Increased blood supply to the myocardium is achieved by agents such as calcium channel blockers or nitroglycerin. These agents are thought to increase the diameter of diseased arteries by causing relaxation of the smooth muscle in the arterial walls. Decreased demand of the heart muscle for oxygen and nutrients is accomplished either by agents that decrease the hemodynamic load on the heart, such as arterial vasodilators, or those that decrease the contractile response of the heart to a given hemodynamic load, such as beta-adrenergic receptor antagonists.
Surgical treatment of ischemic heart disease is based on the bypass of diseased arterial segments with strategically placed bypass grafts (usually saphenous vein or internal mammary artery grafts). Percutaneous revascularization is based on the use of catheters to reduce the narrowing in diseased coronary arteries. All of these strategies are used to decrease the number of, or to eradicate ischemic episodes, but all have various limitations.
More recently, delivery of angiogenic factors or heat shock proteins via protein or gene therapy has been proposed to further augment the heart's natural response to ischemia. Indeed, various publications have discussed the uses of gene transfer for the treatment or prevention heart disease.
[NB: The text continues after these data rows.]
[src/rammodel_pkg.sv]
`default_nettype none

package rammodel_pkg;

    ////////////////////
    // bus widths
    localparam int ADDR_WIDTH  = 16;
    localparam int DATA_WIDTH  = 64;
    localparam int ID_WIDTH    = 4;
    localparam int STRB_WIDTH  = DATA_WIDTH / 8;
    localparam int OFFSET_BITS = $clog2(STRB_WIDTH);    // byte offset inside a beat.

    ////////////////////
    // storage
    localparam int MEM_DEPTH = 1024;
    localparam int IDX_WIDTH = $clog2(MEM_DEPTH);

    ////////////////////
    // response timing
    localparam int DELAY_WIDTH = 5;
    localparam int R_DELAY     = 25;     // unstalled cycles, AR to R.
    localparam int W_DELAY     = 3;      // unstalled cycles, AW and W to B.

    typedef logic [ADDR_WIDTH-1:0]  addr_t;
    typedef logic [DATA_WIDTH-1:0]  data_t;
    typedef logic [STRB_WIDTH-1:0]  strb_t;
    typedef logic [ID_WIDTH-1:0]    id_t;
    typedef logic [DELAY_WIDTH-1:0] delay_t;
    typedef logic [IDX_WIDTH-1:0]   word_idx_t;

endpackage

`default_nettype wire

[src/rammodel_read_port.sv]
`timescale 1ns/1ns
`default_nettype none

module rammodel_read_port (
    input  wire                     clk,
    input  wire                     rst_n,

    input  wire                     arvalid,
    input  wire rammodel_pkg::id_t  arid,
    input  wire rammodel_pkg::addr_t araddr,
    output logic                    arready,

    output logic                    rd_req,
    output rammodel_pkg::word_idx_t rd_idx,
    input  wire                     rd_gnt,
    input  wire rammodel_pkg::data_t rd_data,

    output logic                    rp_valid,
    output rammodel_pkg::id_t       rp_id,
    output rammodel_pkg::data_t     rp_data,
    input  wire                     pop
);

    logic                busy;
    logic                fresh;      // store output is the live copy.
    rammodel_pkg::data_t data_q;

    assign arready = !busy;
    assign rp_data = fresh ? rd_data : data_q;

    always_ff @(posedge clk or negedge rst_n) begin
        if (!rst_n) begin
            busy     <= 1'b0;
            rd_req   <= 1'b0;
            rp_valid <= 1'b0;
            fresh    <= 1'b0;
        end else begin
            fresh <= rd_gnt;
            if (arvalid && arready) begin
                busy   <= 1'b1;
                rd_req <= 1'b1;
            end else if (rd_gnt) begin
                rd_req   <= 1'b0;
                rp_valid <= 1'b1;
            end else if (rp_valid && pop) begin
                busy     <= 1'b0;
                rp_valid <= 1'b0;
            end
        end
    end

    always_ff @(posedge clk) begin
        if (arvalid && arready) begin
            rd_idx <= rammodel_pkg::word_idx_t'(araddr >> rammodel_pkg::OFFSET_BITS);
            rp_id  <= arid;
        end
        if (fresh)
            data_q <= rd_data;
    end

endmodule

`default_nettype wire

[config.mk]
export PLATFORM = sky130hd
export DESIGN_NAME = rammodel_read_port
export DESIGN_NICKNAME = d
export VERILOG_FILES = /design/src/rammodel_pkg.sv /design/src/rammodel_read_port.sv
export SDC_FILE = /design/constraint.sdc
export NUM_CORES = 1
export LEC_CHECK = 0
export ABC_CLOCK_PERIOD_IN_PS = 1500
export BUFFER_PORTS_ARGS = -buffer_cell sky130_fd_sc_hd__buf_2
export CAP_MARGIN = 20
export CORE_MARGIN = 2
export CORE_UTILIZATION = 40
export DETAILED_ROUTE_END_ITERATION = 6
export GPL_ROUTABILITY_DRIVEN = 1
export HOLD_SLACK_MARGIN = 0.1
export PLACE_DENSITY_LB_ADDON = 0.1
export SKIP_CTS_REPAIR_TIMING = 1
export SYNTH_ARGS = -nofsm -noshare
export SYNTH_HDL_FRONTEND = slang
export SYNTH_SLANG_ARGS = --single-unit
[constraint.sdc]
create_clock -name clk -period 1.5 [get_ports clk]
set_input_delay 0.075 -clock clk [delete_from_list [all_inputs] [get_ports clk]]
set_output_delay 0.075 -clock clk [all_outputs]
set_load 0.05 [all_outputs]
==> results.md, run 1 <==
* Run status: complete, but fails checks
* Failing checks: negative setup slack
* Max Slew Vio Count at 0
* Die ar. at 8020 µm²
* Via Count at 2236
* Largest net degree at the start of global routing at 33
* Placed Area at 3810 µm²
* Crit. End Element: output pin
* First-pass GRT wire length at 7910 µm
* Clk slew on worst S/H paths at 0.08 ns
* Mean routed wirelength per cell at 14.0 µm
* Actual slew at the worst max-slew pin at 0.276 ns
* Worst rel slew slack at 81.7%
* Mux cell area share after synthesis at 32.3%
* Post-synth top area share at 43.8%
* Arrival @ worst endpoint at 1.63 ns
* Peak supply drop at 0.655 mV
* CP Launch Type: flop
* Area share of fa/ha/maj cells after synthesis at 0%
* Die Height at 89.5 µm
* Final hold vios at 0
* Largest family of logic cells by synthesized area: multiplexers
* CTS HTree Levels at 3
* Overall routing resource usage at 13.2%
* Final routed DRC violation total at 0
* TritonCTS buffer count at 9
* Post-layout min period at 1.70 ns
* Antenna violations before repair at 0
* Initial Utilization at 40.8%
* Synth cell types at 12
* Vias in the first global route at 1739
* CP Max Fanout at 16
* Avg Inst Size Synth at 18.0 µm²
* Fmax at 588 MHz
* IO buf count at 163
* P&R area growth vs syn at 81.5%
* Clock Tree Root: clkbuf_8
* Leak at 2.56 nW
* Initial drt markers at 48
* Hold/Removal Path Class: primary input to flop
* Final WL at 7330 µm
* Unrepaired setup endpoints after global routing: true
* Skew final at 0.00469 ns
* Die width at 89.5 µm
* Kind of critical path: flop to output pin
* #FFs+latches synth at 82
* Max-cap violations at 0
* Share of cells above drive strength 1 at 58.9%
* Post-Synth Simple-Gate Area at 0.599%
* IO Count at 170
* Pre-antenna DRT Iters at 4
* Clock Latency Late Sink at 0.34 ns
* Yosys warns at 0
* Synth Area in XOR/XNOR at 0%
* Clock sink total at 82
* Vias per cell at 4.26
* Leading area contributor after synthesis: dfxtp_1
* Largest cells by area after synthesis: dfxtp_1 44%, mux2_4 31%, edfxtp_1 14%, buf_12 4.1%, dfrtp_1 3.4%
* CTS tree: yes
* Cell area after synthesis at 2930 µm²
* Post-DP HPWL at 4180 µm
* Final setup fails at 64
* Post-route setup slack at -0.201 ns
* Required time worst endpoint at 1.42 ns
* PwrDens at 1300 nW/µm²
* Fin crit share at 113%
* Mapped Cells at 163
* ANT cells at 0
* Nets at 510
* Core area at 7180 µm²
* Placer congestion estimate at 0.725
* Routed Antenna Nets at 0
* Final hold slack at 0.443 ns
* Maximum buffer depth of the clock tree at 2
* Compound-gate portion of the synthesized area at 0.641%
* Mapped Nets at 252
* Final Instance Area at 5310 µm²
* Sequential-to-total area share from yosys stat at 61.6%
* Grt ovf at 0
* Num rows at 31
-- cell families after synthesis --
| family | count (synthesis) |
|---|---|
| compound gates | 3 |
| buf+inv | 10 |
| flops | 82 |
| mux | 64 |
| simple gates | 4 |
-- cell usage after synthesis --
master and instances:
dfxtp_1 64, mux2_4 60, edfxtp_1 14, buf_12 6
dfrtp_1 4, mux2_2 4, inv_1 3, nand2_1 3
o21ai_0 2, a22o_1 1, buf_6 1, nand2b_1 1
-- through the flow --
step,setup WS (ns),total power [mW],utilization [%],setup TNS [ns],std cells
global placement,0.145,4.47,53.0,0,422
floorplan,0.288,4.10,-,0,163
CTS,-0.245,6.53,56.7,-13.05,438
global route,-0.268,7.18,74.0,-12.58,525
detailed placement,0.148,4.49,53.0,0,422
finish,-0.201,6.92,74.0,-9.55,525
-- sequential cells by signal, indices dropped and copies added, names as in the netlist --
register  flops
busy          1
data_q       64
rp_id         4
fresh         1
rp_valid      1
rd_idx       10
rd_req        1
-- layer usage --
layer  share of wire [%]  GRT usage, %  routed length, µm
met5                   0             0                  0
met2                  49          20.4               3610
met3                 7.1          5.17                522
met1                  42          15.4               3080
met4                 1.6          7.73                116
-- layout make-up --
type | instances | area, µm²
multi-input cells | 71 | 982
fillers | 427 | 1860
flip-flops and latches | 82 | 1810
clock inverters | 7 | 140
clock buffers | 9 | 124
inverters | 3 | 11.3
repair buffers | 254 | 2130
well taps | 99 | 124
-- power by group --
part	total (mW)	internal (mW)	switching, mW	leakage (nW)
Clock	2.04	1.27	0.765	0.127
Sequential	2.62	2.53	0.0883	0.716
Combinational	2.26	0.901	1.36	1.72
-- worst max-delay path, stage by stage, from the launching register on --
cell and delay (ns):
dfrtp_4 0.52, buf_12 0.19, mux2_2 0.35, buf_2 0.21
-- path summary, 6_finish.rpt --
check,start,to,slack (ns),cells past startpoint
setup / recovery,fresh,rp_data[62],-0.20,3
hold / removal,araddr[5],rd_idx[2],0.44,2
setup reg to reg,fresh,data_q[50],0.19,3
hold reg to reg,data_q[32],data_q[32],0.47,1
max in group asynchronous,rst_n,fresh,0.64,3
min in group asynchronous,rst_n,rp_valid,0.67,3
-- layout by cell type (no fill, tap or decap) --
| cell | instances |
|---|---|
| dfrtp_4 | 1 |
| o21ai_0 | 2 |
| buf_6 | 51 |
| inv_6 | 1 |
| clkinv_1 | 1 |
| a22o_1 | 1 |
| mux2_2 | 4 |
| buf_4 | 11 |
| bufinv_16 | 4 |
| clkbuf_8 | 9 |
| buf_8 | 2 |
| buf_12 | 2 |
| dlygate4sd3_1 | 83 |
| edfxtp_1 | 14 |
| nand2b_1 | 1 |
| nand2_1 | 3 |
| dfxtp_1 | 64 |
| clkinvlp_4 | 1 |
| clkbuf_16 | 1 |
| buf_2 | 103 |
| buf_16 | 1 |
| mux2_4 | 60 |
| dfrtp_1 | 3 |
| inv_1 | 3 |
Power figures use the tool's default switching activity.
==> inputs of run 2 (changes only) <==
- ABC_CLOCK_PERIOD_IN_PS: 1500 -> 1600
- clock period: 1.5 -> 1.6 ns (I/O delays scaled with it)
==> run 2 against run 1 <==
The run ends with negative hold slack, negative setup slack left. Worst setup slack improved by 0.070 ns. Combinational power decreased by 17%. Via count decreased by 1.9%. Hold slack got worse by 0.46 ns. Sequential power shrank 6%. Count of clock-buffer cells in the layout increased by 1. Global-route usage rose by 0.43 points. Sequential cell count stayed put. Cell count fell by 1.1%. Final area decreased by 8.9%. Wire length shrank 9.1%.
==> results.md, run 2 (synthesized netlist as in run 1, its figures left out) <==
* Run status: complete, but fails checks
* Failing checks: negative hold slack, negative setup slack
* Worst rel slew slack at 82.0%
* Dpl cells at 421
* Largest regs: data_q (64), rd_idx (10), rp_id (4)
* Clk network pwr share at 26.4%
* Antenna violations before repair at 0
* Switch share at 33.8%
* CTS tree: yes
* Fin cells at 519
* Clock Tree Root: clkbuf_8
* Unrepaired setup endpoints after global routing: true
* Mean routed wirelength per cell at 12.8 µm
* Die Height at 89.5 µm
* Arrival @ worst endpoint at 1.65 ns
* Skew final at 0.00404 ns
* Initial Utilization at 40.8%
* Maximum buffer depth of the clock tree at 2
* PwrDens at 1220 nW/µm²
* Pre-antenna DRT Iters at 4
* Placed Area at 3790 µm²
* Fin crit share at 108%
* Max reg flops at 64
* Commonest non-fill, non-tap cell in the layout: buf_2
* Actual slew at the worst max-slew pin at 0.273 ns
* CP Launch Type: flop
* Overall routing resource usage at 13.6%
* WHS Path Cells at 2
* Register area at 1810 µm²
* Peak supply drop at 0.528 mV
* Required time worst endpoint at 1.52 ns
* Final hold slack at -0.0170 ns
* Die ar. at 8020 µm²
* Leak at 2.38 nW
* Post-layout min period at 1.73 ns
* Kind of critical path: flop to output pin
* Final routed DRC violation total at 0
* Clk slew on worst S/H paths at 0.07 ns
* ANT cells at 0
* Vias in the first global route at 1732
* Logic pwr share at 31.9%
* CTS HTree Levels at 3
* Most flop-heavy register: data_q
* Grt ovf at 0
* Commonest non-fill, non-tap cells in the layout: 160 x buf_2, 82 x dlygate4sd3_1, 64 x dfxtp_1
* Core area at 7180 µm²
* TritonCTS buffer count at 9
* Crit. End Element: output pin
* CP Max Fanout at 32
* Nets at 504
* Final Instance Area at 4840 µm²
* Via Count at 2193
* Max-cap violations at 0
* Multi-input gate area at 982 µm²
* Hold/Removal Path Class: primary input to flop
* Vias per cell at 4.23
* Clock Latency Late Sink at 0.34 ns
* Hold_sp: rd_data[62]
* Max Slew Vio Count at 0
* Reg power frac at 41.7%
* Largest net degree at the start of global routing at 33
* P&R area growth vs syn at 65.5%
* IO Count at 170
* First-pass GRT wire length at 8140 µm
* Clock sink total at 82
* Die width at 89.5 µm
* Final WL at 6670 µm
* RR Startpoint: fresh
* Post-route setup slack at -0.131 ns
* Share of cells above drive strength 1 at 58.3%
* Num rows at 31
* Worst reg-to-reg path cell count at 2
* Final setup fails at 64
* Fillers at 515
* Routed Antenna Nets at 0
* Fmax at 578 MHz
* Initial drt markers at 67
* Setup slack, reg-to-reg at 0.39 ns
* Final hold vios at 1
* Post-DP HPWL at 4070 µm
* Internal at 3.89 mW
* Reg2reg end: data_q[60]
* Hold endpoint: data_q[62]
* IO buf count at 163
* Placer congestion estimate at 0.695
* NetSw at 1.99 mW
## run 2: changes by cell type in the layout (fill, tap and decap cells not counted), sizes merged
cell	before	now
inv	4	3
clkinv	1	3
buf	170	166
dlygate4sd3	83	82
bufinv	4	2
## run 2: metrics by stage
step	power, mW	util, %	setup slack (ns)	hold WS (ns)	TNS, ns
after floorplan	3.84	-	0.388	-0.216	0
after global placement	4.18	52.8	0.244	-0.110	0
after detailed placement	4.20	52.8	0.239	-0.106	0
after CTS	5.77	55.7	-0.155	-0.490	-7.18
after global routing	6.16	67.5	-0.191	-0.0213	-9.96
final	5.88	67.5	-0.131	-0.0170	-6.13
## run 2: power by group through the flow
stage               logic, mW  registers [mW]  clock network [mW]
CTS                      1.71            2.45                1.62
finish                   1.88            2.45                1.55
detailed placement       1.70            2.49                   0
global placement         1.70            2.49                   0
global route             1.98            2.48                1.70
floorplan                1.11            2.73                   0
## run 2: how the worst max path moves through the flow
stage | startpoint | to | slack (ns)
global route | fresh | rp_data[60] | -0.19
finish | fresh | rp_data[62] | -0.13
global placement | fresh | rp_data[63] | 0.24
CTS | fresh | rp_data[63] | -0.15
floorplan | busy | rd_idx[0] | 0.39
detailed placement | fresh | rp_data[62] | 0.24
## run 2: final cells by class
cell class	count	area share [%]
well taps	99	2.56
inverters	3	0.233
clock buffers	10	2.64
repair buffers	248	35.3
multi-input cells	71	20.3
flip-flops and latches	82	37.3
clock inverters	6	1.68
## run 2: critical path, cell delays in order (launching register included)
cell and delay [ns]:
dfrtp_4 0.46, buf_16 0.23, mux2_2 0.37, buf_2 0.22
## run 2: per-layer routing
layer,global-route usage (%),share of wire (%),wire length (µm),vias up
li1,-,-,-,1073
met1,16.0,42,2810,1010
met2,20.6,48,3200,101
met3,5.72,8.4,562,9
met4,8.14,1.5,99,0
met5,0,0,0,-
==> inputs of run 3 (changes only) <==
- CELL_PAD_IN_SITES_DETAIL_PLACEMENT: unset -> 0
- CELL_PAD_IN_SITES_GLOBAL_PLACEMENT: unset -> 1
- CORE_UTILIZATION: 40 -> 33
- CTS_BUF_LIST: unset -> sky130_fd_sc_hd__clkbuf_16
- SKIP_LAST_GASP: unset -> 1
==> run 3 against run 2 <==
The run ends with negative setup slack left. Maximum frequency is 3.3% higher. Highest routed layer unchanged. Combinational power is 3% higher. Core utilization is 9.5 points lower. First-iteration DRC count is 54% lower.
==> results.md, run 3 (synthesized netlist as in run 1, its figures left out) <==
* Run status: complete, but fails checks
* Failing checks: negative setup slack
* Fin cells at 530
* Hold endpoint: fresh
* Actual slew at the worst max-slew pin at 0.265 ns
* Skew final at 0.00635 ns
* CTS HTree Levels at 3
* Antenna violations before repair at 0
* Arrival @ worst endpoint at 1.60 ns
* CP Launch Type: flop
* Final hold vios at 0
* Final hold slack at 0.446 ns
* Leak at 2.46 nW
* Maximum buffer depth of the clock tree at 2
* Die width at 98.2 µm
* TritonCTS buffer count at 9
* Largest net degree at the start of global routing at 28
* Switch share at 33.1%
* Unrepaired setup endpoints after global routing: true
* NetSw at 2.11 mW
* Mean routed wirelength per cell at 13.1 µm
* Placer congestion estimate at 0.706
* WHS Path Cells at 2
* Initial Utilization at 33.7%
* IO buf count at 163
* Worst rel slew slack at 82.5%
* Routed Antenna Nets at 0
* Pre-antenna DRT Iters at 4
* Final routed DRC violation total at 0
* Fin crit share at 105%
* Post-layout min period at 1.68 ns
* Clock Tree Root: clkbuf_16
* Post-DP HPWL at 4530 µm
* Initial drt markers at 31
* IO Count at 170
* Largest regs: data_q (64), rd_idx (10), rp_id (4)
* Clock Latency Late Sink at 0.32 ns
* Via Count at 2173
* Core Util, Final at 58.0%
* ANT cells at 0
* CP Max Fanout at 27
* Final WL at 6930 µm
* Reg power frac at 38.4%
* Max Slew Vio Count at 0
* Setup WS pre-CTS at 0.265 ns
* Clk slew on worst S/H paths at 0.06 ns
* Hold/Removal Path Class: primary input to flop
* Max-cap violations at 0
* RR Startpoint: busy
* Die Height at 98.2 µm
* Dpl cells at 431
* Post-route setup slack at -0.0757 ns
* Share of cells above drive strength 1 at 58.5%
* First-pass GRT wire length at 9360 µm
* Required time worst endpoint at 1.52 ns
* Crit. End Element: output pin
* Nets at 506
* CTS tree: yes
* Final setup fails at 63
* Fmax at 597 MHz
* Commonest non-fill, non-tap cell in the layout: buf_2
* PwrDens at 1270 nW/µm²
* Internal at 4.28 mW
* Reg2reg end: rd_idx[0]
* Peak supply drop at 0.793 mV
* Logic pwr share at 30.2%
* Max reg flops at 64
* Grt ovf at 0
* Hold_sp: rd_gnt
* Kind of critical path: flop to output pin
* Overall routing resource usage at 12.4%
* Commonest non-fill, non-tap cells in the layout: 130 x buf_2, 83 x dlygate4sd3_1, 64 x dfxtp_1
* Die ar. at 9640 µm²
* Vias in the first global route at 1888
* Worst reg-to-reg path cell count at 3
* Clk network pwr share at 31.4%
* Num rows at 34
* Core area at 8680 µm²
* Most flop-heavy register: data_q
* Vias per cell at 4.10
* Clock sink total at 82
* Setup slack, reg-to-reg at 0.39 ns
* P&R area growth vs syn at 71.9%
[run 3: cell types whose count changed in the layout (fill, tap and decap cells not counted), moves of 2 or more]
| cell | change |
|---|---|
| clkbuf_8 | -9 |
| buf_6 | -2 |
| clkbuf_16 | +9 |
| buf_2 | -30 |
| clkinv_4 | +2 |
| buf_12 | +2 |
| buf_4 | +32 |
[run 3: metal layers]
layer / GRT usage [%] / wire [µm]
met4: 4.74 / 108
met3: 4.87 / 383
met2: 20.8 / 3630
met5: 0 / 0
met1: 14.4 / 2810
[run 3: area by class of cell]
type	count	area, µm²
Clock buffer	9	225
Sequential cell	82	1810
Tap cell	108	135
Inverter	3	11.3
Fill cell	719	3650
Clock inverter	7	71.3
Timing Repair Buffer	250	1800
Multi-Input combinational cell	71	982
[run 3: how the worst max path moves through the flow]
stage                   to  slack, ns  start  cells after the start
2_1_floorplan    rd_idx[0]       0.39   busy                      2
3_3_place_gp   rp_data[43]       0.27  fresh                      3
3_5_place_dp   rp_data[43]       0.26  fresh                      3
4_1_cts        rp_data[43]       -0.1  fresh                      3
5_1_grt        rp_data[37]      -0.13  fresh                      3
6_report       rp_data[44]      -0.08  fresh                      3
[run 3: power by group through the flow]
| stage | Combinational, mW | Clock [mW] | Sequential, mW |
|---|---|---|---|
| 2_1_floorplan | 1.11 | 0 | 2.73 |
| 3_3_place_gp | 1.71 | 0 | 2.49 |
| 3_5_place_dp | 1.72 | 0 | 2.50 |
| 4_1_cts | 1.72 | 2.08 | 2.46 |
| 5_1_grt | 2.01 | 2.16 | 2.49 |
| 6_report | 1.93 | 2.01 | 2.46 |
[run 3: per-stage QoR]
| stage | cell area [µm²] | TNS [ns] | total power, mW |
|---|---|---|---|
| 6_report | 5030 | -2.49 | 6.39 |
| 3_3_place_gp | 3820 | 0 | 4.20 |
| 2_1_floorplan | 2930 | 0 | 3.84 |
| 4_1_cts | 4110 | -4.58 | 6.26 |
| 5_1_grt | 5030 | -5.56 | 6.66 |
| 3_5_place_dp | 3820 | 0 | 4.21 |
[run 3: worst max-delay path, stage by stage, from the launching register on]
cell and delay (ns):
dfrtp_4 0.52, buf_12 0.20, mux2_4 0.32, buf_2 0.22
See, for example, Mazur et al., “Coronary Restenosis and Gene Therapy”, Molecular and Cellular Pharmacology 21:104–111 (1994); French, B. A. “Gene Transfer and Cardiovascular Disorders” Herz. 18(4):222–229 (1993); Williams, “Prospects for Gene Therapy of Ischemic Heart Disease”, Am. J. Med. Sci. 306:129–136 (1993); Schneider and French “The Advent of Adenovirus: Gene Therapy for Cardiovascular Disease” Circulation 88:1937–42 (1993). International Patent Application No. PCT/US93/11133, entitled “Adenovirus-Mediated Gene Transfer to Cardiac and Vascular Smooth Muscle” reporting the use of adenovirus-mediated gene transfer for regulating function in cardiac vascular smooth muscle.
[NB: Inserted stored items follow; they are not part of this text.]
--- src/hdl/rv_core_pkg.sv ---
package rv_core_pkg;

    typedef logic [63:0] xlen_t;     // register, alu and memory word
    typedef logic [31:0] pc_t;
    typedef logic [31:0] instr_t;
    typedef logic [4:0]  reg_idx_t;
    typedef logic [3:0]  alu_op_t;

    localparam alu_op_t ALU_ADD    = 4'd0;
    localparam alu_op_t ALU_SUB    = 4'd1;
    localparam alu_op_t ALU_AND    = 4'd2;
    localparam alu_op_t ALU_OR     = 4'd3;
    localparam alu_op_t ALU_XOR    = 4'd4;
    localparam alu_op_t ALU_SLL    = 4'd5;
    localparam alu_op_t ALU_SRL    = 4'd6;
    localparam alu_op_t ALU_SLT    = 4'd7;
    localparam alu_op_t ALU_PASS_B = 4'd8;   // lui

    // major opcodes of the supported subset
    localparam logic [6:0] OPC_OP     = 7'b0110011;
    localparam logic [6:0] OPC_OP_IMM = 7'b0010011;
    localparam logic [6:0] OPC_LOAD   = 7'b0000011;
    localparam logic [6:0] OPC_STORE  = 7'b0100011;
    localparam logic [6:0] OPC_LUI    = 7'b0110111;
    localparam logic [6:0] OPC_SYSTEM = 7'b1110011;

    localparam instr_t INSTR_EBREAK = 32'h0010_0073;

    localparam pc_t RESET_PC = 32'h0000_0000;

    localparam int DMEM_WORDS = 32;   // doublewords
    localparam int DMEM_IDX_W = 5;

endpackage
--- src/hdl/rv_core_pkg.sv ---
package rv_core_pkg;

    typedef logic [63:0] xlen_t;     // register, alu and memory word
    typedef logic [31:0] pc_t;
    typedef logic [31:0] instr_t;
    typedef logic [4:0]  reg_idx_t;
    typedef logic [3:0]  alu_op_t;

    localparam alu_op_t ALU_ADD    = 4'd0;
    localparam alu_op_t ALU_SUB    = 4'd1;
    localparam alu_op_t ALU_AND    = 4'd2;
    localparam alu_op_t ALU_OR     = 4'd3;
    localparam alu_op_t ALU_XOR    = 4'd4;
    localparam alu_op_t ALU_SLL    = 4'd5;
    localparam alu_op_t ALU_SRL    = 4'd6;
    localparam alu_op_t ALU_SLT    = 4'd7;
    localparam alu_op_t ALU_PASS_B = 4'd8;   // lui

    // major opcodes of the supported subset
    localparam logic [6:0] OPC_OP     = 7'b0110011;
    localparam logic [6:0] OPC_OP_IMM = 7'b0010011;
    localparam logic [6:0] OPC_LOAD   = 7'b0000011;
    localparam logic [6:0] OPC_STORE  = 7'b0100011;
    localparam logic [6:0] OPC_LUI    = 7'b0110111;
    localparam logic [6:0] OPC_SYSTEM = 7'b1110011;

    localparam instr_t INSTR_EBREAK = 32'h0010_0073;

    localparam pc_t RESET_PC = 32'h0000_0000;

    localparam int DMEM_WORDS = 32;   // doublewords
    localparam int DMEM_IDX_W = 5;

endpackage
Accordingly, there exists a need in the art for compositions and methods for inducing the expression of beneficial hypoxia-inducible genes in ischemia-associated cells. Additionally, there exists a need for new vector compositions that allow efficient expression of a range of potentially beneficial genes that are activated by the sustained direct expression of a biologically active mammalian transcription factor. The present invention satisfies these needs and provides related advantages as well.